New diagnoses cluster in the South and the capital. As of the 2023 surveillance year, the highest rates per 100,000 were in Washington, D.C. (33), Georgia (26), Florida (23), and Louisiana (23), against a US rate of 13.7 CDC AtlasPlus. Nationally, about 38,800 people were newly diagnosed that year.

StateNew diagnoses / 100kViral suppression (diagnosed)
Georgia25.5~72.1%
Florida22.7~72.3%
Louisiana22.5~81.6%
Alabama16.5~82.5%
California14.9~71%
Arizona14.6~70.4%
Arkansas11.8~15.9%
US overall13.7~65–70%

Read those two columns together. Arkansas has a below-average diagnosis rate but the worst suppression in the country — meaning many people there are diagnosed but never effectively treated, leaving the virus free to spread. Louisiana, by contrast, has high incidence yet treats its diagnosed population well. A high suppression rate is the single best sign a state's HIV response is working.

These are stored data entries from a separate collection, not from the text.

## src/rtl/store_buffer.sv

```systemverilog
// Posted-write store buffer in front of the data memory: queues word stores,
// drains them when the memory port is idle and forwards buffered data to loads.
module store_buffer #(
  parameter int DEPTH  = 4,
  parameter int ADDR_W = 32,
  parameter int DATA_W = 32
) (
  input  logic                       clk,
  input  logic                       rst_n,
  input  logic                       st_valid,
  input  logic [ADDR_W-1:0]          st_addr,
  input  logic [DATA_W-1:0]          st_data,
  output logic                       st_ready,
  input  logic                       ld_en,
  input  logic [ADDR_W-1:0]          ld_addr,
  output logic [DATA_W-1:0]          ld_data,
  output logic                       ld_hit,
  output logic [ADDR_W-1:0]          mem_address,
  output logic [DATA_W-1:0]          mem_write_bus,
  output logic                       mem_write_en,
  output logic                       mem_read_en,
  input  logic [DATA_W-1:0]          mem_out_bus,
  output logic [$clog2(DEPTH):0]     count
);

  localparam int PTR_W = $clog2(DEPTH);
  localparam int CNT_W = PTR_W + 1;

  logic [ADDR_W-1:0] addr_q [DEPTH];
  logic [DATA_W-1:0] data_q [DEPTH];
  logic [PTR_W-1:0]  head_q, head_d;
  logic [PTR_W-1:0]  tail_q, tail_d;
  logic [CNT_W-1:0]  count_q, count_d;

  logic              accept;
  logic              drain;
  logic              fwd_hit;
  logic [DATA_W-1:0] fwd_data;
  logic [PTR_W-1:0]  idx;

  assign st_ready = (count_q != CNT_W'(DEPTH));
  assign accept   = st_valid && st_ready;
  assign drain    = !ld_en && (count_q != '0);
  assign count    = count_q;

  always_comb begin
    mem_address   = '0;
    mem_write_bus = '0;
    mem_write_en  = 1'b0;
    mem_read_en   = 1'b0;
    if (ld_en) begin
      mem_address = ld_addr;
      mem_read_en = 1'b1;
    end else if (drain) begin
      mem_address   = addr_q[head_q];
      mem_write_bus = data_q[head_q];
      mem_write_en  = 1'b1;
    end
  end

  // Walk oldest to youngest so the last match (nearest tail) wins.
  always_comb begin
    fwd_hit  = 1'b0;
    fwd_data = '0;
    idx      = '0;
    for (int i = 0; i < DEPTH; i++) begin
      idx = head_q + PTR_W'(i);
      if ((CNT_W'(i) < count_q) &&
          (addr_q[idx][ADDR_W-1:2] == ld_addr[ADDR_W-1:2])) begin
        fwd_hit  = 1'b1;
        fwd_data = data_q[idx];
      end
    end
  end

  assign ld_hit  = ld_en && fwd_hit;
  assign ld_data = ld_hit ? fwd_data : mem_out_bus;

  always_comb begin
    head_d  = drain  ? head_q + PTR_W'(1) : head_q;
    tail_d  = accept ? tail_q + PTR_W'(1) : tail_q;
    count_d = count_q;
    case ({accept, drain})
      2'b10:   count_d = count_q + CNT_W'(1);
      2'b01:   count_d = count_q - CNT_W'(1);
      default: count_d = count_q;
    endcase
  end

  always_ff @(posedge clk or negedge rst_n) begin
    if (!rst_n) begin
      head_q  <= '0;
      tail_q  <= '0;
      count_q <= '0;
    end else begin
      head_q  <= head_d;
      tail_q  <= tail_d;
      count_q <= count_d;
    end
  end

  // Entry payload needs no reset; validity is carried by count and head.
  always_ff @(posedge clk) begin
    if (accept) begin
      addr_q[tail_q] <= st_addr;
      data_q[tail_q] <= st_data;
    end
  end

endmodule

```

What this means if you're living with HIV

The headline is hopeful: modern HIV is compatible with a near-normal lifespan. A 20-year-old who starts treatment before their CD4 count falls below 200 now has a life expectancy approaching that of the general population Lancet HIV. That's the entire case for testing early and starting fast.

If you're newly diagnosed, the speed of getting into care matters enormously — that first month is where states win or lose people. You don't have to figure out the steps alone: Ryan White–funded linkage-to-care navigators can book the appointment, sort out coverage, and start you on a pill, regardless of income. Where you live shapes the odds, but it doesn't decide your outcome — adherence does.

For HIV-negative people, the prevention side is just as strong. Daily or injectable medication can dramatically cut your risk before exposure; see PrEP for HIV prevention for the options. And after a possible exposure, post-exposure prophylaxis — a 28-day course started within 72 hours — is a same-day emergency that cut seroconversion by about 81% in the original study. The first move in either direction is to get tested.